(WACO, Texas) – Aviation maintenance technicians are needed now more than ever.
Robert Capps, statewide chair of Texas State Technical College’s Aviation Maintenance department, said aviation maintenance and repair businesses working with contracts are doing well, along with aviation manufacturers.
“Our graduates have not had a hard time finding jobs,” Capps said. “Right now, the industry is just sort of in a holding pattern. The airlines are in tough shape because no one is flying commercial aviation. The airlines are only one part of the industry.”

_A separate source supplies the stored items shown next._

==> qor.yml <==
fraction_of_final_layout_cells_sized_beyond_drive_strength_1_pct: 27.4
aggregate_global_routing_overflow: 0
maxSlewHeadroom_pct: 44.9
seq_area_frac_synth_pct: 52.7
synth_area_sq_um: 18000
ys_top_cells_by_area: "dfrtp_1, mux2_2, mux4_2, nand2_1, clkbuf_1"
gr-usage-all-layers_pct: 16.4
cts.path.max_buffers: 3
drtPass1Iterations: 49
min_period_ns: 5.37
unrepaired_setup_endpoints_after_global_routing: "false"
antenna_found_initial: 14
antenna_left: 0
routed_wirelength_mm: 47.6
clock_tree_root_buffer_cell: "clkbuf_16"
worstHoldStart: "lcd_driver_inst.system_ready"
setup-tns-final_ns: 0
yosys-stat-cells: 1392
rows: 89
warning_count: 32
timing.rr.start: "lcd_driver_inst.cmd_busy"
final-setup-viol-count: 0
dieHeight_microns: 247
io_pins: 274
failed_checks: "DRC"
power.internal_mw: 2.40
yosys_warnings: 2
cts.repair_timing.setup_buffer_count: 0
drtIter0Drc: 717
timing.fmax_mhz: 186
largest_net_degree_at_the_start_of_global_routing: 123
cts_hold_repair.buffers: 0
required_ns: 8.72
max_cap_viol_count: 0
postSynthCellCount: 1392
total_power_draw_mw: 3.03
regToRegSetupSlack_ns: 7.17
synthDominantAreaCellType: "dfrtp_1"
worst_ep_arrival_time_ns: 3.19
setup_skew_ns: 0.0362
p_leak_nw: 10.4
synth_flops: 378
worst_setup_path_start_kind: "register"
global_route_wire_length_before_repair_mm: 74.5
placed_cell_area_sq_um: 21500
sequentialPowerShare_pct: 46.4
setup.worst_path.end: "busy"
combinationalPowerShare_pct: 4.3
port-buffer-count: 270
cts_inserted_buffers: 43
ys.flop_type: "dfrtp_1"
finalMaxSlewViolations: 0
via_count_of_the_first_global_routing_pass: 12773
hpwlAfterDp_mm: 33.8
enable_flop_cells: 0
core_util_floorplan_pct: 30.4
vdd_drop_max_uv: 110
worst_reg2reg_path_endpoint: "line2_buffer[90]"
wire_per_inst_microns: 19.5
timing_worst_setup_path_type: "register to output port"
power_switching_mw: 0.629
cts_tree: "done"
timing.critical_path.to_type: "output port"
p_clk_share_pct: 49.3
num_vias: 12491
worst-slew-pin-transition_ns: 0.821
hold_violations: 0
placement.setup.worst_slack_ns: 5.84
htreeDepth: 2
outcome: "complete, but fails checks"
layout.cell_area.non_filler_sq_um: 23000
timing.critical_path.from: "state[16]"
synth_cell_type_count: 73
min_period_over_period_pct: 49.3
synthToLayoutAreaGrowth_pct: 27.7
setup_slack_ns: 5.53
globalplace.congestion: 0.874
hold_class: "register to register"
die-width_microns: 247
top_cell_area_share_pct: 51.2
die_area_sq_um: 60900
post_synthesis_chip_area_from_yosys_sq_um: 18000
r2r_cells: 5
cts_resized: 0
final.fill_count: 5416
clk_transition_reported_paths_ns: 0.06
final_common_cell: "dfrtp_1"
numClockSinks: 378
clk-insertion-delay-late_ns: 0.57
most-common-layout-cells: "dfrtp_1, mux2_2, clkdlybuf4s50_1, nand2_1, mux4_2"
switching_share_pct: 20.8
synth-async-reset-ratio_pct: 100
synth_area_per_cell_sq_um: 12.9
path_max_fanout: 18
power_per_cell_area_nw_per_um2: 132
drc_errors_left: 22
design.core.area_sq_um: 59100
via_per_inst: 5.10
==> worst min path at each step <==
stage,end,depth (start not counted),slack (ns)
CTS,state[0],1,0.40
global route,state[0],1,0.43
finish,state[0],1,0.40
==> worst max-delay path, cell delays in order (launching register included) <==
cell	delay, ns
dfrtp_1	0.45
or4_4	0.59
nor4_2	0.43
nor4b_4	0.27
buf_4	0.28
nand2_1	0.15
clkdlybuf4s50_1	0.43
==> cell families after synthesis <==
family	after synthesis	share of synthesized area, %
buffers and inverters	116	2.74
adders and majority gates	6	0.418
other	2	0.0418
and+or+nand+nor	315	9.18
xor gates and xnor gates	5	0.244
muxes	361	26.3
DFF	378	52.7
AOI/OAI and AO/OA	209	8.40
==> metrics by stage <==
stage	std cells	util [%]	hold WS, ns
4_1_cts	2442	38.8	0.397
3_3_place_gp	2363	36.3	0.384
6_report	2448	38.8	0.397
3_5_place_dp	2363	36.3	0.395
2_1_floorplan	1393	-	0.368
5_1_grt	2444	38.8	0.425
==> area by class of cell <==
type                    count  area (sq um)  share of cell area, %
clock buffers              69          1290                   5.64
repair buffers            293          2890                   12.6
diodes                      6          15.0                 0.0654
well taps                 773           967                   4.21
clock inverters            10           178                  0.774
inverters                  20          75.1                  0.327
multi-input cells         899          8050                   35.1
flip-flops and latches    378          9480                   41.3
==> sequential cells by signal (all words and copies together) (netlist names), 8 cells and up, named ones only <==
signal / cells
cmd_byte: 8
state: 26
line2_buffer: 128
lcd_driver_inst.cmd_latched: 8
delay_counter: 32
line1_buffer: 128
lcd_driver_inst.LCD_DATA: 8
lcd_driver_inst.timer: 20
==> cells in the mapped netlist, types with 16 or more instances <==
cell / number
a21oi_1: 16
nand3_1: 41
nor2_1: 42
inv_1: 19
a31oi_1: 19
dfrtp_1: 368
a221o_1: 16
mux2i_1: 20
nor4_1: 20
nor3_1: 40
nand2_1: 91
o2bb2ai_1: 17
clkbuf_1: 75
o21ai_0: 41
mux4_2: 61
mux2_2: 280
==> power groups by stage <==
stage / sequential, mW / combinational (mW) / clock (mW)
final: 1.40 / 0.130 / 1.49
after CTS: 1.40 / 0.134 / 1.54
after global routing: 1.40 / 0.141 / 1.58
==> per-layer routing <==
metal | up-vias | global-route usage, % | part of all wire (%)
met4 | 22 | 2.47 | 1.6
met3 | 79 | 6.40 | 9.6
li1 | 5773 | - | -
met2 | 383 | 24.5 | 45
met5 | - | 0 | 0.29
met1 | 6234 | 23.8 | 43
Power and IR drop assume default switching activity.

Capps said aviation maintenance students also earning an avionics degree can mean more visibility in the hiring process and the possibility of higher pay. He said aviation maintenance students should be willing to relocate for jobs.
Southern Star Aviation in Midlothian has separate avionics and maintenance divisions.
Jacob Garcia, Southern Star Aviation’s shop foreman, said it is not easy to find people with experience that fit with the general aviation work the business specializes in.
“I guess it is hard because we are not in the metro area and have the pick of everyone that lives there,” he said.
Garcia said the business provides in-house training on how the maintenance and avionics sides operate.
“Aviation is a niche thing,” he said. “I have seen a lot of people come and go out of this industry. It is a passion kind of thing. You want to be here.”
Texas had more than 16,400 aircraft mechanics and service technicians making an annual mean wage of more than $66,000 as of May 2019, according to the U.S. Bureau of Labor Statistics. The largest concentrations of workers in Texas are in the Dallas-Fort Worth and Houston areas.
The nationwide need for workers is projected to grow to more than 141,000 through 2028, according to the agency.
“Old perceptions of skilled trades involving dirty, hot work must change,” said Jarid King, president of King Aerospace in Addison. “A&P certified mechanics typically work in squeaky clean hangars with the latest in diagnostic technology. It’s hands-on, highly rewarding work. Security concerns have lessened the number of open houses the industry used to hold as a way to expose young people to aviation as a career. The industry needs to champion those again.”
Aviation businesses of all sizes throughout Texas are searching for workers.
Aero Accessories Inc. in San Antonio is looking for a shop mechanic for aircraft engine accessories.
“We are just a small shop, so we have fewer than 10 employees,” said Debra Broyles, general manager. “We can’t pay the scale competing with Lockheed and Boeing.”
Broyles said in the past the business has employed workers with automotive experience to work on its specialty of overhauling and repairing engine accessories for airplanes dating back to World War II. Broyles said the business trains new workers, who need to have electrical and mechanical proficiency.
Capps said the aviation maintenance program at TSTC’s Waco campus is full for the fall semester, but there are still spaces available at the Abilene and Harlingen campuses.